Monday, December 10, 2007

Winter at last


There's still snow on the ground and on the bare branches of all the trees. Smoke curls up from frosted roofs all over the neighborhood and cars whisper through the streets cutting dark pathways through the white. Winter finally arrived in a hushed whisper and I thought it would never get here. In this sheltered lee, we don't get much snow. While the areas around our little valley get pounded with drifting feet of snow, we get mere inches, but at least we finally got some inches that stayed around all weekend.

The apartment is cold and the space heater is running almost all the time, keeping the little green shoots in the sun room, otherwise known as my office, warm and comfy while they reach up through the dark, moist peat toward the sun streaming through the windows, and they are growing quickly now they've broken through the surface. I decided to plant a little herb garden so I'd have fresh herbs all the time and have anxiously watched for he first signs of life. I have not been disappointed.

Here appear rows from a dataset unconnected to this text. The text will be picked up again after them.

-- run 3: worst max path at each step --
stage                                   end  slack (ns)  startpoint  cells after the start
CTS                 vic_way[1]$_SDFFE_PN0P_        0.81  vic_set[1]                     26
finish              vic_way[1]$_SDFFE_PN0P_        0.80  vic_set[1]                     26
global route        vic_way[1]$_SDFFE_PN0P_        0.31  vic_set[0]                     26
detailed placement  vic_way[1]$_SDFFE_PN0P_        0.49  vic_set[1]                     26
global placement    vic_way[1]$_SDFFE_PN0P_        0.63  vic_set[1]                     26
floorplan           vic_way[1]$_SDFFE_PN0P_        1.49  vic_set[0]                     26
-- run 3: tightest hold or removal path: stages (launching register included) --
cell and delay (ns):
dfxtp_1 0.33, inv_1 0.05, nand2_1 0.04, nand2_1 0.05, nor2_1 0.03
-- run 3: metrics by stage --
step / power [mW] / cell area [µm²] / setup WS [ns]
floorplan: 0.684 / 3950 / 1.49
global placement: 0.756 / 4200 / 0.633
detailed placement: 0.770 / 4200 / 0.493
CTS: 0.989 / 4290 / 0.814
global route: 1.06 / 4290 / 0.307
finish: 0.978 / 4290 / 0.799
`src/rtl/str_eng_pkg.sv`:
```
package str_eng_pkg;

  typedef enum logic [2:0] {
    OP_CPY_UP   = 3'd0,
    OP_CPY_DOWN = 3'd1,
    OP_CPY_Z    = 3'd2,
    OP_FILL     = 3'd3,
    OP_SEEK     = 3'd4,
    OP_SKIP     = 3'd5,
    OP_CMP      = 3'd6,
    OP_RSVD     = 3'd7
  } op_e;

  typedef enum logic [2:0] {
    ST_IDLE,
    ST_RD,
    ST_RD2,
    ST_WR,
    ST_EV,
    ST_FIN
  } st_e;

  localparam logic [1:0] SZ_BYTE = 2'd0;
  localparam logic [1:0] SZ_BAD  = 2'd3;

  function automatic logic is_copy(input op_e o);
    return (o == OP_CPY_UP) || (o == OP_CPY_DOWN) || (o == OP_CPY_Z);
  endfunction

  function automatic logic is_sized(input op_e o);
    return (o == OP_FILL) || (o == OP_SEEK) || (o == OP_SKIP);
  endfunction

endpackage

```
`src/rtl/str_eng_step.sv`:
```
module str_eng_step #(
  parameter int XW = 32
) (
  input  logic [1:0]    size,
  input  logic          backward,
  output logic [XW-1:0] delta
);
  localparam logic [XW-1:0] ONE = XW'(1);

  always_comb begin
    if (backward) delta = '1;
    else          delta = ONE << size;
  end
endmodule

```
`src/rtl/str_eng_eval.sv`:
```
module str_eng_eval
  import str_eng_pkg::*;
#(
  parameter int XW = 32
) (
  input  op_e           op,
  input  logic [1:0]    size,
  input  logic [XW-1:0] rdata,
  input  logic [7:0]    first_byte,
  input  logic [XW-1:0] key,
  input  logic [XW-1:0] cnt_next,
  output logic          stop,
  output logic          z,
  output logic          c
);
  localparam logic [XW-1:0] MASK_B = XW'(8'hFF);
  localparam logic [XW-1:0] MASK_H = XW'(16'hFFFF);

  logic [XW-1:0] mask;
  logic [XW-1:0] elem;
  logic [7:0]    second_byte;
  logic          last;

  always_comb begin
    case (size)
      2'd0:    mask = MASK_B;
      2'd1:    mask = MASK_H;
      default: mask = '1;
    endcase
  end

  assign elem        = rdata & mask;
  assign second_byte = rdata[7:0];
  assign last        = (cnt_next == '0);

  always_comb begin
    stop = last;
    z    = 1'b0;
    c    = 1'b0;
    case (op)
      OP_SEEK: begin
        stop = last || (elem == key);
        z    = (elem == key);
        c    = (elem <= key);
      end
      OP_SKIP: begin
        stop = last || (elem != key);
        z    = last;
        c    = (elem <= key);
      end
      OP_CMP: begin
        stop = last || (first_byte != second_byte) || (first_byte == 8'd0);
        z    = (first_byte == second_byte);
        c    = (first_byte >= second_byte);
      end
      OP_CPY_Z: begin
        stop = last || (second_byte == 8'd0);
      end
      default: ;
    endcase
  end
endmodule

```
`src/rtl/str_eng_ctrl.sv`:
```
module str_eng_ctrl
  import str_eng_pkg::*;
(
  input  logic       clk,
  input  logic       rst,
  input  logic       start,
  input  op_e        op_in,
  input  logic [1:0] size_in,
  input  logic       cnt_zero_in,
  input  op_e        op_q,
  input  logic       stop,
  output st_e        state,
  output logic       accept,
  output logic       reject
);
  st_e  nxt;
  logic bad;

  assign bad    = (size_in == SZ_BAD) || (op_in == OP_RSVD);
  assign accept = (state == ST_IDLE) && start && !bad;
  assign reject = (state == ST_IDLE) && start && bad;

  always_comb begin
    nxt = state;
    case (state)
      ST_IDLE: begin
        if (accept) begin
          if (cnt_zero_in)          nxt = ST_FIN;
          else if (op_in == OP_FILL) nxt = ST_WR;
          else                       nxt = ST_RD;
        end
      end
      ST_RD: begin
        if (op_q == OP_CMP)    nxt = ST_RD2;
        else if (is_copy(op_q)) nxt = ST_WR;
        else                    nxt = ST_EV;
      end
      ST_RD2: nxt = ST_EV;
      ST_WR: begin
        if (stop)                 nxt = ST_FIN;
        else if (op_q == OP_FILL) nxt = ST_WR;
        else                      nxt = ST_RD;
      end
      ST_EV:   nxt = stop ? ST_FIN : ST_RD;
      ST_FIN:  nxt = ST_IDLE;
      default: nxt = ST_IDLE;
    endcase
  end

  always_ff @(posedge clk) begin
    if (rst) state <= ST_IDLE;
    else     state <= nxt;
  end
endmodule

```
`src/rtl/str_seq_engine.sv`:
```
module str_seq_engine
  import str_eng_pkg::*;
#(
  parameter int XW = 32
) (
  input  logic          clk,
  input  logic          rst,
  input  logic          start,
  input  logic [2:0]    op,
  input  logic [1:0]    size,
  input  logic [XW-1:0] ptr_a_in,
  input  logic [XW-1:0] ptr_b_in,
  input  logic [XW-1:0] cnt_in,
  output logic          busy,
  output logic          done,
  output logic          err,
  output logic [XW-1:0] ptr_a,
  output logic [XW-1:0] ptr_b,
  output logic [XW-1:0] cnt,
  output logic          flag_z,
  output logic          flag_c,
  output logic          mem_rd,
  output logic          mem_wr,
  output logic [XW-1:0] mem_addr,
  output logic [1:0]    mem_size,
  output logic [XW-1:0] mem_wdata,
  input  logic [XW-1:0] mem_rdata
);
  localparam logic [XW-1:0] ONE = XW'(1);

  st_e           state;
  op_e           op_q;
  logic [1:0]    size_q;
  logic [1:0]    size_eff;
  logic [7:0]    first_q;
  logic          err_q;
  logic          accept;
  logic          reject;
  logic          stop;
  logic          ev_z;
  logic          ev_c;
  logic [XW-1:0] delta;
  logic [XW-1:0] cnt_next;

  assign cnt_next = cnt - ONE;
  assign size_eff = is_sized(op_q) ? size_q : SZ_BYTE;

  str_eng_ctrl u_ctrl (
    .clk         (clk),
    .rst         (rst),
    .start       (start),
    .op_in       (op_e'(op)),
    .size_in     (size),
    .cnt_zero_in (cnt_in == '0),
    .op_q        (op_q),
    .stop        (stop),
    .state       (state),
    .accept      (accept),
    .reject      (reject)
  );

  str_eng_step #(.XW(XW)) u_step (
    .size     (size_eff),
    .backward (op_q == OP_CPY_DOWN),
    .delta    (delta)
  );

  str_eng_eval #(.XW(XW)) u_eval (
    .op         (op_q),
    .size       (size_eff),
    .rdata      (mem_rdata),
    .first_byte (first_q),
    .key        (ptr_b),
    .cnt_next   (cnt_next),
    .stop       (stop),
    .z          (ev_z),
    .c          (ev_c)
  );

  always_ff @(posedge clk) begin
    if (rst) begin
      op_q    <= OP_CPY_UP;
      size_q  <= SZ_BYTE;
      ptr_a   <= '0;
      ptr_b   <= '0;
      cnt     <= '0;
      flag_z  <= 1'b0;
      flag_c  <= 1'b0;
      first_q <= 8'd0;
      err_q   <= 1'b0;
    end else begin
      err_q <= reject;
      if (accept) begin
        op_q   <= op_e'(op);
        size_q <= size;
        ptr_a  <= ptr_a_in;
        ptr_b  <= ptr_b_in;
        cnt    <= cnt_in;
      end
      case (state)
        ST_RD2: first_q <= mem_rdata[7:0];
        ST_WR: begin
          ptr_a <= ptr_a + delta;
          if (is_copy(op_q)) ptr_b <= ptr_b + delta;
          cnt <= cnt_next;
        end
        ST_EV: begin
          ptr_a <= ptr_a + delta;
          if (op_q == OP_CMP) ptr_b <= ptr_b + delta;
          cnt    <= cnt_next;
          flag_z <= ev_z;
          flag_c <= ev_c;
        end
        default: ;
      endcase
    end
  end

  assign busy = (state != ST_IDLE);
  assign done = (state == ST_FIN);
  assign err  = err_q;

  assign mem_rd   = (state == ST_RD) || (state == ST_RD2);
  assign mem_wr   = (state == ST_WR);
  assign mem_size = size_eff;

  always_comb begin
    case (state)
      ST_RD:   mem_addr = is_copy(op_q) ? ptr_b : ptr_a;
      ST_RD2:  mem_addr = ptr_b;
      default: mem_addr = ptr_a;
    endcase
  end

  assign mem_wdata = (op_q == OP_FILL) ? ptr_b : {{(XW-8){1'b0}}, mem_rdata[7:0]};

endmodule

```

Six little peat plugs with their green burdens remind me of the rows of clay pots and flats of seedlings that sat in the living room of the cabin in front of the deck windows during winter's cold that yielded all sorts of herbs and greens and pretty flowers now dried and in dark glass jars in the medicine cabinet of the bathroom. The chamomile is long gone, the honey scented blossoms still faintly perfuming the empty jar that remind me of fleeting summers when hummingbirds swarmed at my whistle in the morning to dip their darting tongues into the sugar water of their feeding station or perched on the picnic table on the deck where I ate my breakfast in golden dawns. In about a month, I'll begin to harvest some of the fresh herbs and the apartment will smell like spring and summer while outside the world is frosted in white. At least I know the seeds are still good and its time to get a planter or two and some soil to fill the sun room with chamomile and herbs and flowers growing in terra preta in the middle of winter.